My biggest regrets are being to focus on my own pain and my own life that I forgot where are my brothers, they lived under the same roof as I am but in about 1 or 2 years in my memories I only remember them once. I didn’t remember if I cared about them. I didn’t remember how are they. I didn’t remember how they went through the same pain as I did. I didn’t remember if I talked to them. And every time I remember those time I feel awful and those pain become very unbearable, I cried. I wish I wasn’t drown in my own self. I didn’t care if I was hurt I was suppose to be there with them to went through the pain. And I am sorry.

My other regrets in my life is having not pursue higher education. There’s so many reason why I didn’t pursue higher education. First and foremost I have a fear of authority figures as a result from many situation that left me with feeling inadequate, embarrassed, humiliated, and judged. It influenced my interaction with people who are older like parents, teachers, lecturers and most of people with authoritative figures so going to school and college is a horror story for me. Where I lived younger people should and must respect older people in any form so I became closed off and not able to speak up my mind to others. Thus made me lost interest in pursuing higher education. My second reason was because I desperately in need of LOVE. For years I focused to feel loved by people and put them in a wrong place to fill up the void that my mom left.
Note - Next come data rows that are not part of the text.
**src/sv/rfas_pkg.sv**
```systemverilog
// Package for the register file ALU step block.
// Holds word and index types, operation and command codes, reset values.
// No dependencies.
package rfas_pkg;

   localparam int unsigned WORD_W    = 16;
   localparam int unsigned NUM_REGS  = 8;
   localparam int unsigned REG_IDX_W = 3;
   localparam int unsigned SHAMT_W   = 4;

   typedef logic [WORD_W-1:0]    word_type;
   typedef logic [REG_IDX_W-1:0] reg_idx_type;
   typedef logic [SHAMT_W-1:0]   shamt_type;

   typedef enum logic {
      CMD_EXEC = 1'b0,
      CMD_READ = 1'b1
   } cmd_type;

   typedef enum logic [2:0] {
      OP_ADD = 3'd0,
      OP_SUB = 3'd1,
      OP_AND = 3'd2,
      OP_OR  = 3'd3,
      OP_XOR = 3'd4,
      OP_SHL = 3'd5,
      OP_SHR = 3'd6,
      OP_CMP = 3'd7
   } alu_op_type;

   // Compare outcomes as written to Rx
   localparam word_type CMP_EQ = 16'd0;
   localparam word_type CMP_GT = 16'd1;
   localparam word_type CMP_LT = 16'd2;

   localparam word_type REG_RESET [NUM_REGS] = '{
      16'hE013, 16'h1234, 16'hF79A, 16'h8012,
      16'h6345, 16'hABCD, 16'h7B23, 16'hABBB
   };

   // Instruction field extraction
   function automatic reg_idx_type instr_rx(input word_type instr);
      return instr[15:13];
   endfunction

   function automatic reg_idx_type instr_ry(input word_type instr);
      return instr[12:10];
   endfunction

   function automatic alu_op_type instr_op(input word_type instr);
      return alu_op_type'(instr[4:2]);
   endfunction

endpackage

```
**src/sv/register_file_alu_step.sv**
```systemverilog
// Register file ALU step: eight 16-bit registers with an ALU in front of them.
// Depends on rfas_pkg and rfas_alu.
//
// The block takes one request beat per clock while req_stall is low and returns
// exactly one response beat per request, in order. A read (req_cmd = 1) returns
// the register named by req_reg_index; an execute (req_cmd = 0) decodes
// req_instruction (Rx in bits 15-13, Ry in bits 12-10, operation in bits 4-2),
// writes the ALU result back to Rx and returns it. Throughput is one beat per
// cycle while neither channel stalls. The request beat is captured into the
// operand stage when it is accepted and moves into the response register once
// that register is free, which raises rsp_valid; the response beat is then
// taken when rsp_stall is low. Back to back dependent instructions run at full
// rate: the result of the instruction in the operand stage is forwarded into
// the read of the next one. The registers hold their fixed reset values right
// out of reset: a per-register valid bit selects the reset constant until the
// first write, so no clearing pass is needed. req_stall rises only when the
// response register is full and rsp_stall is high.
module register_file_alu_step (
   input  logic                  clock,
   input  logic                  reset,
   // request channel
   input  logic                  req_valid,
   output logic                  req_stall,
   input  logic                  req_cmd,
   input  rfas_pkg::word_type    req_instruction,
   input  rfas_pkg::reg_idx_type req_reg_index,
   // response channel
   output logic                  rsp_valid,
   input  logic                  rsp_stall,
   output rfas_pkg::word_type    rsp_value
);
   import rfas_pkg::*;

   // ---------------------------------------------------------------------
   // Register file storage and valid bits
   // ---------------------------------------------------------------------
   word_type         reg_mem [NUM_REGS];
   logic [NUM_REGS-1:0] reg_vld_ff;
   logic [NUM_REGS-1:0] reg_vld_in;

   // ---------------------------------------------------------------------
   // Operand stage
   // ---------------------------------------------------------------------
   logic        s1_valid_ff, s1_valid_in;
   cmd_type     s1_cmd_ff;
   reg_idx_type s1_rx_ff;
   alu_op_type  s1_op_ff;
   word_type    s1_opa_ff;
   word_type    s1_opb_ff;

   // ---------------------------------------------------------------------
   // Response stage
   // ---------------------------------------------------------------------
   logic     rsp_valid_ff, rsp_valid_in;
   word_type rsp_value_ff;

   // Handshake and datapath controls
   logic        req_accept;
   logic        s1_adv;
   logic        s1_wr;
   logic        rsp_free;
   cmd_type     req_cmd_t;
   reg_idx_type rd_addr_a;
   reg_idx_type rd_addr_b;
   logic        fwd_a;
   logic        fwd_b;
   word_type    alu_res;
   word_type    s1_result;

   // The response register frees up when empty or when its beat is taken
   assign rsp_free   = !rsp_valid_ff || !rsp_stall;
   // The operand stage moves on whenever the response register can take it
   assign s1_adv     = s1_valid_ff && rsp_free;
   assign req_stall  = s1_valid_ff && !rsp_free;
   assign req_accept = req_valid && !req_stall;

   // Execute beats write Rx as they leave the operand stage
   assign s1_wr = s1_adv && (s1_cmd_ff == CMD_EXEC);

   // Port A reads Rx for an execute, the named register for a read
   assign req_cmd_t = cmd_type'(req_cmd);
   assign rd_addr_a = (req_cmd_t == CMD_READ) ? req_reg_index : instr_rx(req_instruction);
   assign rd_addr_b = instr_ry(req_instruction);

   // Forward the writeback that lands on the same edge as this read
   assign fwd_a = s1_wr && (s1_rx_ff == rd_addr_a);
   assign fwd_b = s1_wr && (s1_rx_ff == rd_addr_b);

   rfas_alu u_alu (
      .opa    (s1_opa_ff),
      .opb    (s1_opb_ff),
      .op     (s1_op_ff),
      .result (alu_res)
   );

   assign s1_result = (s1_cmd_ff == CMD_READ) ? s1_opa_ff : alu_res;

   // ---------------------------------------------------------------------
   // Control next-state
   // ---------------------------------------------------------------------
   always_comb begin
      s1_valid_in  = s1_valid_ff;
      rsp_valid_in = rsp_valid_ff;
      reg_vld_in   = reg_vld_ff;

      // hold unless the stage drains or refills
      if (req_accept) begin
         s1_valid_in = 1'b1;
      end else if (s1_adv) begin
         s1_valid_in = 1'b0;
      end

      if (s1_adv) begin
         rsp_valid_in = 1'b1;
      end else if (!rsp_stall) begin
         rsp_valid_in = 1'b0;
      end

      if (s1_wr) begin
         reg_vld_in[s1_rx_ff] = 1'b1;
      end
   end

   always_ff @(posedge clock) begin
      if (reset) begin
         s1_valid_ff  <= 1'b0;
         rsp_valid_ff <= 1'b0;
         reg_vld_ff   <= '0;
      end else begin
         s1_valid_ff  <= s1_valid_in;
         rsp_valid_ff <= rsp_valid_in;
         reg_vld_ff   <= reg_vld_in;
      end
   end

   // ---------------------------------------------------------------------
   // Register file write, registered reads and operand capture
   // ---------------------------------------------------------------------
   always_ff @(posedge clock) begin
      if (s1_wr) begin
         reg_mem[s1_rx_ff] <= alu_res;
      end

      if (req_accept) begin
         s1_cmd_ff <= req_cmd_t;
         s1_rx_ff  <= instr_rx(req_instruction);
         s1_op_ff  <= instr_op(req_instruction);
         // unwritten registers read as their reset value
         s1_opa_ff <= fwd_a ? alu_res :
                      reg_vld_ff[rd_addr_a] ? reg_mem[rd_addr_a] : REG_RESET[rd_addr_a];
         s1_opb_ff <= fwd_b ? alu_res :
                      reg_vld_ff[rd_addr_b] ? reg_mem[rd_addr_b] : REG_RESET[rd_addr_b];
      end
   end

   // Advance the result into the response register
   always_ff @(posedge clock) begin
      if (s1_adv) begin
         rsp_value_ff <= s1_result;
      end
   end

   assign rsp_valid = rsp_valid_ff;
   assign rsp_value = rsp_value_ff;

   // ---------------------------------------------------------------------
   // Assertions
   // ---------------------------------------------------------------------
   // Backpressure on requests only ever comes from a stalled, full response
   a_stall_source: assert property (@(posedge clock) disable iff (reset)
      req_stall |-> (rsp_valid_ff && rsp_stall))
      else $error("req_stall without response backpressure");

   // A stalled operand stage keeps its beat
   a_s1_hold: assert property (@(posedge clock) disable iff (reset)
      (s1_valid_ff && rsp_valid_ff && rsp_stall) |=> s1_valid_ff)
      else $error("operand stage lost a beat under stall");

   // A writeback marks its register as written
   a_wr_marks_valid: assert property (@(posedge clock) disable iff (reset)
      s1_wr |=> reg_vld_ff[$past(s1_rx_ff)])
      else $error("register valid bit not set after writeback");

   // A compare yields only equal, greater or less
   a_cmp_range: assert property (@(posedge clock) disable iff (reset)
      (s1_wr && (s1_op_ff == OP_CMP)) |=> (rsp_value_ff == CMP_EQ ||
         rsp_value_ff == CMP_GT || rsp_value_ff == CMP_LT))
      else $error("compare result out of range");

   // Every beat leaving the operand stage shows up as a response
   a_adv_to_rsp: assert property (@(posedge clock) disable iff (reset)
      s1_adv |=> rsp_valid_ff)
      else $error("advanced beat missing from response register");

endmodule

```
**src/sv/rfas_alu.sv**
```systemverilog
// Combinational ALU for the register file ALU step block.
// Depends on rfas_pkg for the word type and operation codes.
module rfas_alu (
   input  rfas_pkg::word_type   opa,
   input  rfas_pkg::word_type   opb,
   input  rfas_pkg::alu_op_type op,
   output rfas_pkg::word_type   result
);
   import rfas_pkg::*;

   shamt_type shamt;

   assign shamt = opb[SHAMT_W-1:0];

   always_comb begin
      unique case (op)
         OP_ADD: result = opa + opb;
         OP_SUB: result = opa - opb;
         OP_AND: result = opa & opb;
         OP_OR:  result = opa | opb;
         OP_XOR: result = opa ^ opb;
         OP_SHL: result = opa << shamt;
         OP_SHR: result = opa >> shamt;
         OP_CMP: begin
            if (opa == opb) begin
               result = CMP_EQ;
            end else if (opa > opb) begin
               result = CMP_GT;
            end else begin
               result = CMP_LT;
            end
         end
         default: result = CMP_EQ;
      endcase
   end

endmodule
```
Instead to learn to love myself and study I concentrate more to find love. So If I saw friends in social media who went to higher education abroad brings so much regret and pain in me because I always want to study abroad. And they are people I envy the most.

I have one more regrets but I wasn’t ready to share. But through this regrets I try my damnedest to always do the best for me or If I can’t to just always be grateful of what I have today. The grass is always greener on the other side but it’s also greener where you water it. This life is temporary you should fill it with something that will always benefit for yourself and others.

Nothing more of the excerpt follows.